September 21, 2019
Hi,

This is a D port of a Go package implementing Content-Defined Chunking:

https://github.com/CyberShadow/chunker

The package contains the following modules:

- chunker.polynomials - implements Pol, a type which represents a polynomial from F_2[X]. I'm not quite sure what that is, but they seem to be very useful.

- chunker.rabin - implements RabinHash, which calculates a rolling Rabin Fingerprint.

- chunker - implements Chunker, an adapter range which accepts chunks of bytes (such as from File.byChunk) and emits variable-size content-defined chunks, which are split when the local Rabin Fingerprint reaches a certain value.

Links
-----

- Wikipedia: https://en.wikipedia.org/wiki/Rolling_hash#Rabin_fingerprint

- Original Go version: https://github.com/restic/chunker

- Dub package: https://code.dlang.org/packages/chunker

- Documentation: https://chunker.dpldocs.info/chunker.html (courtesy of Adam Ruppe's dpldocs service)

- Example: https://github.com/cybershadow/chunker/blob/master/src/chunker/example.d

Differences from the Go version
-------------------------------

- Chunker was adapted to be a D range and accept D ranges as input.

- The Rabin Fingerprint implementation was extracted out of Chunker and into its own module. It is usable stand-alone.

- Significant refactorings and simplifications of the implementation. The original code made some sacrifices in code readability to work around limitations of the language and compiler optimization to achieve reasonable performance.

- 20% faster than the Go version (LDC release build).

- Improved test coverage and symbol documentation.

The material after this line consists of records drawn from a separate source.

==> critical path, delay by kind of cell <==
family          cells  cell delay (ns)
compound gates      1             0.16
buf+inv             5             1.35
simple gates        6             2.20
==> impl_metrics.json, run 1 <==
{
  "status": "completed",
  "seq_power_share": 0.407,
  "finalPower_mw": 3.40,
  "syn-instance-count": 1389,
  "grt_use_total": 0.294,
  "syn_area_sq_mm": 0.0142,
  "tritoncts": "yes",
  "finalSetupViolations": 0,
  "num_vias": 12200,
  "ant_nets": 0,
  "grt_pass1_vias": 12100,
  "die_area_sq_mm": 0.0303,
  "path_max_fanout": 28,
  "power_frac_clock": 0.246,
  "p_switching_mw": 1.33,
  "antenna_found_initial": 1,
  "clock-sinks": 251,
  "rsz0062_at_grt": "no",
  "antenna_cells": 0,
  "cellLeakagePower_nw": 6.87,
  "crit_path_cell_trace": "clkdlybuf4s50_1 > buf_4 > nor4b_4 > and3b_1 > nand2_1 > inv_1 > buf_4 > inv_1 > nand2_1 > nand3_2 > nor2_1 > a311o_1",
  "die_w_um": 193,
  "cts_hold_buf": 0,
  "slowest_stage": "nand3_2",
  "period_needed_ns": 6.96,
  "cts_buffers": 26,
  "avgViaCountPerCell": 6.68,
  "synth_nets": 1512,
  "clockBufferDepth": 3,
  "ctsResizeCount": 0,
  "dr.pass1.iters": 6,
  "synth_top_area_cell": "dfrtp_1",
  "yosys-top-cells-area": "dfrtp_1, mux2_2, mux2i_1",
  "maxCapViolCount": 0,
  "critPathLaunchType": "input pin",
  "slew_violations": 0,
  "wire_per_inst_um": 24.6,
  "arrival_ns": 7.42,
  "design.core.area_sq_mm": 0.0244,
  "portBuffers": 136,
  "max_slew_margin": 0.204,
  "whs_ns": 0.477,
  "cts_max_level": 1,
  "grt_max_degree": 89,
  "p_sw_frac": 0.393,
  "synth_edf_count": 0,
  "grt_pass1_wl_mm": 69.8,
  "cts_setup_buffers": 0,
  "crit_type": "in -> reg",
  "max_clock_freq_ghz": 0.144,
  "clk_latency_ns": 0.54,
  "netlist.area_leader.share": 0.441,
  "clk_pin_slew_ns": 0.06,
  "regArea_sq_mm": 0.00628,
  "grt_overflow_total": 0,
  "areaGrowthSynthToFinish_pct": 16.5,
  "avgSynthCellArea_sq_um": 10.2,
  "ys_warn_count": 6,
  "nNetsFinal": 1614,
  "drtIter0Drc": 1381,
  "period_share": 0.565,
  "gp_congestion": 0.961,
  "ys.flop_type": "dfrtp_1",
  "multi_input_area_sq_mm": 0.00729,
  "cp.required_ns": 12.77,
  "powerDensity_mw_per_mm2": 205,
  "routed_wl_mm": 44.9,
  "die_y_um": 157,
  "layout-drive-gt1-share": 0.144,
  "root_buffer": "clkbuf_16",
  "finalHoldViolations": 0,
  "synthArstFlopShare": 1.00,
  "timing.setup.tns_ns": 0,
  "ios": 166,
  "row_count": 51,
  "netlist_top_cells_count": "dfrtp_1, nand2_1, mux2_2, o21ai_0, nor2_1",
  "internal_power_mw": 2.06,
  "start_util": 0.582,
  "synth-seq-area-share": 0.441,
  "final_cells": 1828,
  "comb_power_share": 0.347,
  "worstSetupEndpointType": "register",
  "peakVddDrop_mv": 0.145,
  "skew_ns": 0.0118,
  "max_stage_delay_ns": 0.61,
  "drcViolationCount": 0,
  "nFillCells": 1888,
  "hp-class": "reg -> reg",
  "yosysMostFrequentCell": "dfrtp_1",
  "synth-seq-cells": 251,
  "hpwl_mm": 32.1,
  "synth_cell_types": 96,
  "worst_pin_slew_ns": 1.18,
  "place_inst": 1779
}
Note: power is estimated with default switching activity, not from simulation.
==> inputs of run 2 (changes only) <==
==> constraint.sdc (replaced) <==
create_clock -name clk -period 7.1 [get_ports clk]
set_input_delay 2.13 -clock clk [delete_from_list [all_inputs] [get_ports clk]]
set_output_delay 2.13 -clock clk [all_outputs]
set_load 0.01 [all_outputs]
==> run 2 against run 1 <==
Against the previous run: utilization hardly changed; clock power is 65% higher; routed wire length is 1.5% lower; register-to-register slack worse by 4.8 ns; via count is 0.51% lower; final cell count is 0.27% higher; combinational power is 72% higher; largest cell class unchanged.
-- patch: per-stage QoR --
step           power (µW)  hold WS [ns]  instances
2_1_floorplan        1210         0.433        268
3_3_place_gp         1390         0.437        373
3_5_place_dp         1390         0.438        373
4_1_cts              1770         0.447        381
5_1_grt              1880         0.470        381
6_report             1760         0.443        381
`config.mk`:
```
export PLATFORM = sky130hd
export DESIGN_NAME = mux_sel_arbiter_flat
export DESIGN_NICKNAME = d
export VERILOG_FILES = /design/src/rtl/mux_sel_arbiter_if.sv /design/src/rtl/mux_sel_arbiter.sv /design/src/flat_wrapper.sv
export SDC_FILE = /design/constraint.sdc
export NUM_CORES = 1
export LEC_CHECK = 0
export ABC_CLOCK_PERIOD_IN_PS = 1900
export CORE_ASPECT_RATIO = 1.1
export CORE_UTILIZATION = 30
export CTS_CLUSTER_SIZE = 30
export DETAILED_ROUTE_END_ITERATION = 10
export PLACE_DENSITY_LB_ADDON = 0.3
export SYNTH_ARGS = -nofsm -noshare
export SYNTH_HDL_FRONTEND = slang
export SYNTH_SLANG_ARGS = --single-unit
```
`constraint.sdc`:
```
create_clock -name clk -period 1.9 [get_ports clk]
set_input_delay 0.19 -clock clk [delete_from_list [all_inputs] [get_ports clk]]
set_output_delay 0.19 -clock clk [all_outputs]
set_load 0.1 [all_outputs]
```
`src/rtl/mux_sel_arbiter_if.sv`:
```
// Request/grant bundle between the requesters and the mux select arbiter.
// The master drives requests; the slave (arbiter) returns select and grant.
interface mux_sel_arbiter_if;
  logic [2:0] req;
  logic [1:0] sel;
  logic [2:0] gnt;
  logic       gnt_valid;

  modport master (
    output req,
    input  sel,
    input  gnt,
    input  gnt_valid
  );

  modport slave (
    input  req,
    output sel,
    output gnt,
    output gnt_valid
  );
endinterface

```
`src/rtl/mux_sel_arbiter.sv`:
```
// Registered round-robin arbiter with a burst limit per grant.
// Drives the 2-bit select of a 3-input mux and never produces 2'b11.
module mux_sel_arbiter #(
  parameter int unsigned MAX_HOLD = 8
) (
  input logic               clk,
  input logic               rst_n,
  mux_sel_arbiter_if.slave  bus
);

  localparam int unsigned HOLD_W = $clog2(MAX_HOLD + 1);
  localparam logic [HOLD_W-1:0] HOLD_MAX = HOLD_W'(MAX_HOLD);
  localparam logic [HOLD_W-1:0] HOLD_ONE = HOLD_W'(1);

  typedef enum logic {
    IDLE  = 1'b0,
    GRANT = 1'b1
  } state_t;

  state_t            state, state_n;
  logic [1:0]        last_owner, last_owner_n;
  logic [HOLD_W-1:0] hold_cnt, hold_cnt_n;
  logic [1:0]        sel_q, sel_n;
  logic [2:0]        gnt_q, gnt_n;
  logic              vld_q, vld_n;

  logic              found;
  logic [1:0]        win;
  logic              owner_req;

  // Search order from last owner L is L+1, L+2, L (mod 3); only 0..2 are ever produced.
  function automatic logic [2:0] rr_pick(input logic [1:0] last, input logic [2:0] r);
    logic [2:0] res;
    res = 3'b000;
    case (last)
      2'd0: begin
        if      (r[1]) res = {1'b1, 2'd1};
        else if (r[2]) res = {1'b1, 2'd2};
        else if (r[0]) res = {1'b1, 2'd0};
      end
      2'd1: begin
        if      (r[2]) res = {1'b1, 2'd2};
        else if (r[0]) res = {1'b1, 2'd0};
        else if (r[1]) res = {1'b1, 2'd1};
      end
      default: begin
        if      (r[0]) res = {1'b1, 2'd0};
        else if (r[1]) res = {1'b1, 2'd1};
        else if (r[2]) res = {1'b1, 2'd2};
      end
    endcase
    return res;
  endfunction

  function automatic logic [2:0] onehot3(input logic [1:0] idx);
    logic [2:0] oh;
    case (idx)
      2'd0:    oh = 3'b001;
      2'd1:    oh = 3'b010;
      default: oh = 3'b100;
    endcase
    return oh;
  endfunction

  // State and registered outputs.
  always_ff @(posedge clk or negedge rst_n) begin
    if (!rst_n) begin
      state      <= IDLE;
      last_owner <= 2'd2;
      hold_cnt   <= '0;
      sel_q      <= 2'b00;
      gnt_q      <= 3'b000;
      vld_q      <= 1'b0;
    end else begin
      state      <= state_n;
      last_owner <= last_owner_n;
      hold_cnt   <= hold_cnt_n;
      sel_q      <= sel_n;
      gnt_q      <= gnt_n;
      vld_q      <= vld_n;
    end
  end

  // Next state: hold, hand off with no bubble, or fall back to idle.
  always_comb begin
    state_n      = state;
    last_owner_n = last_owner;
    hold_cnt_n   = hold_cnt;
    sel_n        = sel_q;
    gnt_n        = gnt_q;
    vld_n        = vld_q;

    {found, win} = rr_pick(last_owner, bus.req);
    // In GRANT the registered one-hot grant identifies the owner.
    owner_req    = |(bus.req & gnt_q);

    case (state)
      IDLE: begin
        if (found) begin
          state_n      = GRANT;
          last_owner_n = win;
          hold_cnt_n   = HOLD_ONE;
          sel_n        = win;
          gnt_n        = onehot3(win);
          vld_n        = 1'b1;
        end else begin
          sel_n = 2'b00;
          gnt_n = 3'b000;
          vld_n = 1'b0;
        end
      end
      GRANT: begin
        if (owner_req && (hold_cnt < HOLD_MAX)) begin
          hold_cnt_n = hold_cnt + HOLD_ONE;
        end else if (found) begin
          last_owner_n = win;
          hold_cnt_n   = HOLD_ONE;
          sel_n        = win;
          gnt_n        = onehot3(win);
          vld_n        = 1'b1;
        end else begin
          state_n    = IDLE;
          hold_cnt_n = '0;
          sel_n      = 2'b00;
          gnt_n      = 3'b000;
          vld_n      = 1'b0;
        end
      end
      default: begin
        state_n    = IDLE;
        hold_cnt_n = '0;
        sel_n      = 2'b00;
        gnt_n      = 3'b000;
        vld_n      = 1'b0;
      end
    endcase
  end

  assign bus.sel       = sel_q;
  assign bus.gnt       = gnt_q;
  assign bus.gnt_valid = vld_q;

endmodule
```
`src/flat_wrapper.sv`:
```
// flat-port wrapper written by rule: the top's interface ports become plain ports
module mux_sel_arbiter_flat 
#(
  parameter int unsigned MAX_HOLD = 8
)
  (clk, rst_n, bus_req, bus_sel, bus_gnt, bus_gnt_valid);
  mux_sel_arbiter_if bus_i ();
  input logic clk;
  input logic rst_n;
  input wire logic [$bits(bus_i.req)-1:0] bus_req;
  output wire logic [$bits(bus_i.sel)-1:0] bus_sel;
  output wire logic [$bits(bus_i.gnt)-1:0] bus_gnt;
  output wire logic [$bits(bus_i.gnt_valid)-1:0] bus_gnt_valid;
  assign bus_i.req = bus_req;
  assign bus_sel = bus_i.sel;
  assign bus_gnt = bus_i.gnt;
  assign bus_gnt_valid = bus_i.gnt_valid;
  mux_sel_arbiter #(.MAX_HOLD(MAX_HOLD)) u_core (.clk(clk), .rst_n(rst_n), .bus(bus_i));
endmodule
```
==> key figures <==
Yosys
  – Synth Warn #: 0
  – Register area share after synthesis: between 50% and 60%
  – Number of library cell types mapped by synthesis: 24
  – Register bit total from synthesis: 13
  – Syn_area_per_cell: 10.46 um^2
  – Synthesized Nets: 67
  – Post-synthesis cell count: 61
  – Netlist Area Pre-Place: 638.1 um^2

Global route
  – Grt total ovfl: 0
  – Vias in the first global route: 518
  – Initial antenna violation count: 0
  – Total GRT Usage: 14.49%
  – Largest net degree at the start of global routing: 14
  – First-pass GRT wire length: 2373 um

Worst setup path
  – Register-to-register path setup slack: 0.31 ns
  – Crit path DAT: between 1.5 and 2 ns
  – Startpoint types: flip-flop
  – CP delay by family, top: compound AO/OA/AOI/OAI gates
  – Crit. End Element: flip-flop
  – Crit path buf inv count: 1
  – Largest stage delay, worst path: approximately 0.44 ns
  – Worst Path Required: around 2.1 ns
  – Reg-to-reg critical path startpoint: u_core.bus.gnt[0]$_DFFE_PN0P_
  – R2R cell count: 4
  – Max Fanout on Critical Path: 7
  – CP startpoint: u_core.bus.gnt[0]$_DFFE_PN0P_
  – CP cell instances: a222oi_1, buf_4, nor2_2, o32ai_1
  – Slowest CP cell: a222oi_1
  – FF-to-FF End: u_core.last_owner[0]$_DFFE_PN0P_
  – WS Path Type: flip-flop to flip-flop

Clock tree
  – CTS tree: built
  – Root Driver: clkbuf_4
  – PostCTS Resize Cnt: 0
  – Hold buffer count at CTS: 0
  – Clock Pin Slew Worst Setup and Hold Paths: 0.08 ns
  – Clk_lat worst skew: 0.28 ns
  – CTS Buf Count: 3
  – Clk sinks: 13
  – Max Root-Sink Buffers: 2
  – Setup bufs post-CTS: 0
  – H-tree Lvls: 1

Power and ir drop
  – P_leak: 0.3603 nW
  – Power density cells: 1762 mW/mm^2
  – Highest ir drop seen on vdd: 0.9315 mV

Place
  – Cell total after placement: approximately 100
  – Cell area after placement: a little under 800 um^2
  – Routability cong.: 0.7669
  – Place WS: 0.08838 ns
  – Post-DP HPWL: 1031 um
  – Port Buffers: 10

STA
  – Clock period minus worst slack: 1.590 ns
  – RSZ-0062 raised after global routing: no
  – Setup Viol. Count Final: 0
  – Slew Viols, Final: 0
  – Max Fclk: 629.0 MHz
  – Slew headroom: 60.93%
  – Worst Clk Skew: approximately 0.0069 ns
  – Final hold violations: 0
  – Worst slew pin tran: 0.5842 ns
  – Post-route clock period utilization: 83.68%
  – Final worst slack: 0.3102 ns
  – Final setup TNS: 0 ns

Route
  – Vias: 525
  – 1st-iter DRT viols: 10
  – Drt total wl: 1385 um
  – Final ANT Viol Nets: 0
  – DR vias/cell: 4.907
  – # DRC: 0
  – First-pass iteration count of the detailed router: 4
  – Drt wl/cell: 12.94 um

Final layout
  – Total Nets Final: 86
  – Commonest non-fill, non-tap cells in the layout: buf_4, dfrtp_1, inv_1
  – Multi-input gate area: 281.5 um^2
  – Share of layout cells above drive strength 1: 32.91%
  – Diode count: 0
  – Register area: 330.3 um^2
  – Non-Filler Instances: 107
  – Layout area overhead: 28.82%
  – Leading cell type in the layout, fill and taps excluded: buf_4
  – Final Cell Area: 822.0 um^2
  – Fill cell count: around 220
  – Final Util: 41.11%

Die
  – I/O pin total: 11
  – Core area: 0.001999 mm^2
  – Starting Density: a little under a third
  – Row cnt: 17
  – Die height: between 50 and 60 um
  – Die Footprint: 0.002316 mm^2
  – Die X-Extent: 45.98 um

Run status
  – Status: completed

Flow run
  – MaxCap Viol Count: 0

Hold path
  – Min-delay worst type: input pin to async pin
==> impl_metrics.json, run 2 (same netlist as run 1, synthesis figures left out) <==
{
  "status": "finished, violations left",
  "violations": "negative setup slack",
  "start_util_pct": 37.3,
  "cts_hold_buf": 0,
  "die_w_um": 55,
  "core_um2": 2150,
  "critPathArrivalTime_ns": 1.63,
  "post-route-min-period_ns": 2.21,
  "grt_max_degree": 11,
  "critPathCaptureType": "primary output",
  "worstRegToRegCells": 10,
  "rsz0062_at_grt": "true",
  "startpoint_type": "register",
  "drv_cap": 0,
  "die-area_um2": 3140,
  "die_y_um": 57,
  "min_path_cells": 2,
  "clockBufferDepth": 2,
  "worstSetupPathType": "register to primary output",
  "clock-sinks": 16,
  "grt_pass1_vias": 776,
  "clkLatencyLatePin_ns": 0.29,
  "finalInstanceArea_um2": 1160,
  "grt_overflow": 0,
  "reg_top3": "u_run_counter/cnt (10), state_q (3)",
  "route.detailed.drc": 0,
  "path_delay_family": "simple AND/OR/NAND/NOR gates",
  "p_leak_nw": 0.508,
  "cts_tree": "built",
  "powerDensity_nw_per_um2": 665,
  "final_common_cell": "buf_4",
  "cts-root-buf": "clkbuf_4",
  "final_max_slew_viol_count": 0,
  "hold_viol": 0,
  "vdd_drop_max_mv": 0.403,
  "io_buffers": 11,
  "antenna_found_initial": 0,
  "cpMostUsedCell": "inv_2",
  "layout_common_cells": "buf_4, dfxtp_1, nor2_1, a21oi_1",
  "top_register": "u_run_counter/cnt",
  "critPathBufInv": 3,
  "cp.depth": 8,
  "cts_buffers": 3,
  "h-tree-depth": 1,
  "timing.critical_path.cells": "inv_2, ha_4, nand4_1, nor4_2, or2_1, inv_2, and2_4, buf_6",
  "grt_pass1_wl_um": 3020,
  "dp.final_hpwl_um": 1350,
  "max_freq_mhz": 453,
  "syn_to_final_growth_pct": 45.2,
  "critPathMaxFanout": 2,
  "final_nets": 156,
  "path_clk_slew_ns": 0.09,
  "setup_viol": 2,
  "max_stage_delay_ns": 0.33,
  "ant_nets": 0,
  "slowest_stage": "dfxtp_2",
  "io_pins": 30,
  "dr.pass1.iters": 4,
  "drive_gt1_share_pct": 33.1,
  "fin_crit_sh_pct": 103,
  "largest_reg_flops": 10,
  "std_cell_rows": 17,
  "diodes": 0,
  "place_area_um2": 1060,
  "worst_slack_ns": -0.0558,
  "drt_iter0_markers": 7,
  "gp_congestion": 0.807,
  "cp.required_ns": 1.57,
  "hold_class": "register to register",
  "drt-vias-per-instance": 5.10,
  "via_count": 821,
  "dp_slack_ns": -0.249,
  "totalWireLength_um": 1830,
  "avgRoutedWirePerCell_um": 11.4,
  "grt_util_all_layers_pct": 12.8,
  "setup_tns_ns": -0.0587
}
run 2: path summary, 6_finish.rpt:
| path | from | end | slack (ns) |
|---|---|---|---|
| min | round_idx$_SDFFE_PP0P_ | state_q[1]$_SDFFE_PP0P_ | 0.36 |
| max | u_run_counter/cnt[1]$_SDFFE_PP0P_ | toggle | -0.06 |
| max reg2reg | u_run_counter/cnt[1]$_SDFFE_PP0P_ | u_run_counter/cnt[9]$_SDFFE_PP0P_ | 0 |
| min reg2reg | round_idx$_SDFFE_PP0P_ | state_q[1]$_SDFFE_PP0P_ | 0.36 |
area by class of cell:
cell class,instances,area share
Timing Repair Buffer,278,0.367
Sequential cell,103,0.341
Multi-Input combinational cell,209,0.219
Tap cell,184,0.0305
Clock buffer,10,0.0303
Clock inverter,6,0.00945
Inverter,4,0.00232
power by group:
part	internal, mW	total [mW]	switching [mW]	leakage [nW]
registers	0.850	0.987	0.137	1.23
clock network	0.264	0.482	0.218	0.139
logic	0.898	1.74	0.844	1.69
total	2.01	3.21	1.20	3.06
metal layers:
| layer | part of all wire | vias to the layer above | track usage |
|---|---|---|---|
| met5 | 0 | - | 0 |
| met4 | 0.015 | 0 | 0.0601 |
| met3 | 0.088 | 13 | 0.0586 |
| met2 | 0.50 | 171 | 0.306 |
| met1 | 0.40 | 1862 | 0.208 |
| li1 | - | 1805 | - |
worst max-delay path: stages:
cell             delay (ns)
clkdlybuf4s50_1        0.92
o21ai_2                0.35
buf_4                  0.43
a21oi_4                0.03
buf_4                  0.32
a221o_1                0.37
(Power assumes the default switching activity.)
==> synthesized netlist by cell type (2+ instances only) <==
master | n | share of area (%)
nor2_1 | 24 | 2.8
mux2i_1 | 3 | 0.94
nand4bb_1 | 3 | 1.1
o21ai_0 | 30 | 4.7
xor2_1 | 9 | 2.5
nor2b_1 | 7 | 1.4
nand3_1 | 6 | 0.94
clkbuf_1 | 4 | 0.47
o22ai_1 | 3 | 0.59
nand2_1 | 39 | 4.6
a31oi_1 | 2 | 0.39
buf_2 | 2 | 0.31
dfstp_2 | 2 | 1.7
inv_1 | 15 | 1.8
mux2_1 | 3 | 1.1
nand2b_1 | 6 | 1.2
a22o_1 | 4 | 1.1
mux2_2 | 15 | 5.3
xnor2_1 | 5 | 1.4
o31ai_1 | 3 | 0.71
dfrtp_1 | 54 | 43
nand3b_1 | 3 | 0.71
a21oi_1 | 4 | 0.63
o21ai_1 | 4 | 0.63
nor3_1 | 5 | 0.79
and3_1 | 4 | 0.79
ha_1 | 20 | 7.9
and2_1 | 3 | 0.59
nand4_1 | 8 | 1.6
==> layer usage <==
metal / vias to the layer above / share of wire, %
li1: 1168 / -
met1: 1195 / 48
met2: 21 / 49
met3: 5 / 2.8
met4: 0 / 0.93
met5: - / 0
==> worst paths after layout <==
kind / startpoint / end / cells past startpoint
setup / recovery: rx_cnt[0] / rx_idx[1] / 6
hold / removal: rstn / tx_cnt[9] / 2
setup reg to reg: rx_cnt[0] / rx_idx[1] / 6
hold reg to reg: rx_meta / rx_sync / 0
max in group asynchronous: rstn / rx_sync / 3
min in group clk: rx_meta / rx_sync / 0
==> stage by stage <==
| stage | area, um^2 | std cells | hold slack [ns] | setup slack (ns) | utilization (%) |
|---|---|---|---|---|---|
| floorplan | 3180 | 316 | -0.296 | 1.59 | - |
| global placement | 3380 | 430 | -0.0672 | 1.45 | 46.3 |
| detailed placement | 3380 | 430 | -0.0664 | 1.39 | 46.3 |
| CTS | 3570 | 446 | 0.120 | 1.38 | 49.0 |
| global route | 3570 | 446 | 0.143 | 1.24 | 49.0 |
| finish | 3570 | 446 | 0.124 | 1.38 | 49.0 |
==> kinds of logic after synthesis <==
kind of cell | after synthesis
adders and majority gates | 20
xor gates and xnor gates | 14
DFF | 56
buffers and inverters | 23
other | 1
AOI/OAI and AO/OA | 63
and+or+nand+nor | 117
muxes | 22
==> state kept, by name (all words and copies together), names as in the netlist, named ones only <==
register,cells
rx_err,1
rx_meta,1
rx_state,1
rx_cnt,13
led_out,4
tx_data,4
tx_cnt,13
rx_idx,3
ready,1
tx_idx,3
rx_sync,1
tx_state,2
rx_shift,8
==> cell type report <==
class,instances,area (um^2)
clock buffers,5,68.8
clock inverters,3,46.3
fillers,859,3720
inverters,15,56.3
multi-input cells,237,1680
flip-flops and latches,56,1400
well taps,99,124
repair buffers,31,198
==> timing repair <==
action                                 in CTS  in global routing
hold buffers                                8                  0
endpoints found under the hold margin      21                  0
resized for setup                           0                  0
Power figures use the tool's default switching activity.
==> config.mk <==
export PLATFORM = sky130hd
export DESIGN_NAME = ibex_rf_erase_scheduler_flat
export DESIGN_NICKNAME = d
export VERILOG_FILES = /design/src/rtl/ibex_rf_erase_scheduler_if.sv /design/src/rtl/ibex_rf_erase_scheduler.sv /design/src/flat_wrapper.sv
export SDC_FILE = /design/constraint.sdc
export NUM_CORES = 1
export LEC_CHECK = 0
export CAP_MARGIN = 40
export CORE_ASPECT_RATIO = 0.75
export CORE_MARGIN = 2
export CORE_UTILIZATION = 38
export CTS_CLUSTER_SIZE = 14
export DETAILED_ROUTE_END_ITERATION = 6
export GPL_ROUTABILITY_DRIVEN = 1
export PLACE_DENSITY = 0.66
export SETUP_SLACK_MARGIN = 0.02
export SLEW_MARGIN = 5
export SYNTH_ARGS = -nofsm -noshare
export SYNTH_HDL_FRONTEND = slang
export SYNTH_SLANG_ARGS = --single-unit
==> constraint.sdc <==
create_clock -name clk_i -period 5.11 [get_ports clk_i]
set_clock_uncertainty 0.2 [all_clocks]
set_input_delay 1.022 -clock clk_i [delete_from_list [all_inputs] [get_ports clk_i]]
set_output_delay 1.022 -clock clk_i [all_outputs]
set_load 0.02 [all_outputs]
==> src/rtl/ibex_rf_erase_scheduler_if.sv <==
// Bundle of the writeback-side and security-side signals of the erase
// scheduler. The master modport belongs to the core/security unit side and
// the slave modport to the scheduler itself.
interface ibex_rf_erase_scheduler_if #(
    parameter int DataWidth = 32
);
    // core writeback
    logic                 core_we_i;
    logic [4:0]           core_waddr_i;
    logic [DataWidth-1:0] core_wdata_i;
    logic                 core_stall_o;
    // security unit erase request
    logic                 ers_req_i;
    logic [31:0]          ers_mask_i;
    logic                 ers_ready_o;
    logic                 ers_busy_o;
    logic                 ers_done_o;
    // register file write port
    logic                 we_a_o;
    logic [4:0]           waddr_a_o;
    logic [DataWidth-1:0] wdata_a_o;

    modport master (
        output core_we_i, core_waddr_i, core_wdata_i, ers_req_i, ers_mask_i,
        input  core_stall_o, ers_ready_o, ers_busy_o, ers_done_o,
               we_a_o, waddr_a_o, wdata_a_o
    );

    modport slave (
        input  core_we_i, core_waddr_i, core_wdata_i, ers_req_i, ers_mask_i,
        output core_stall_o, ers_ready_o, ers_busy_o, ers_done_o,
               we_a_o, waddr_a_o, wdata_a_o
    );
endinterface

The original package was written by Alexander Neumann and is used in the restic backup program.

September 21, 2019
On Saturday, 21 September 2019 at 03:11:11 UTC, Vladimir Panteleev wrote:
> Hi,
>
> This is a D port of a Go package implementing Content-Defined Chunking:
>
> https://github.com/CyberShadow/chunker

[...]

> - Significant refactorings and simplifications of the implementation. The original code made some sacrifices in code readability to work around limitations of the language and compiler optimization to achieve reasonable performance.
>
> - 20% faster than the Go version (LDC release build).

Marvellous! Well done.

[...]

> The original package was written by Alexander Neumann and is used in the restic backup program.

Sounds like D would have been the right language for Restic. Maybe this is enough to spark Alexander’s interest in D?

Cheers,
Bastiaan.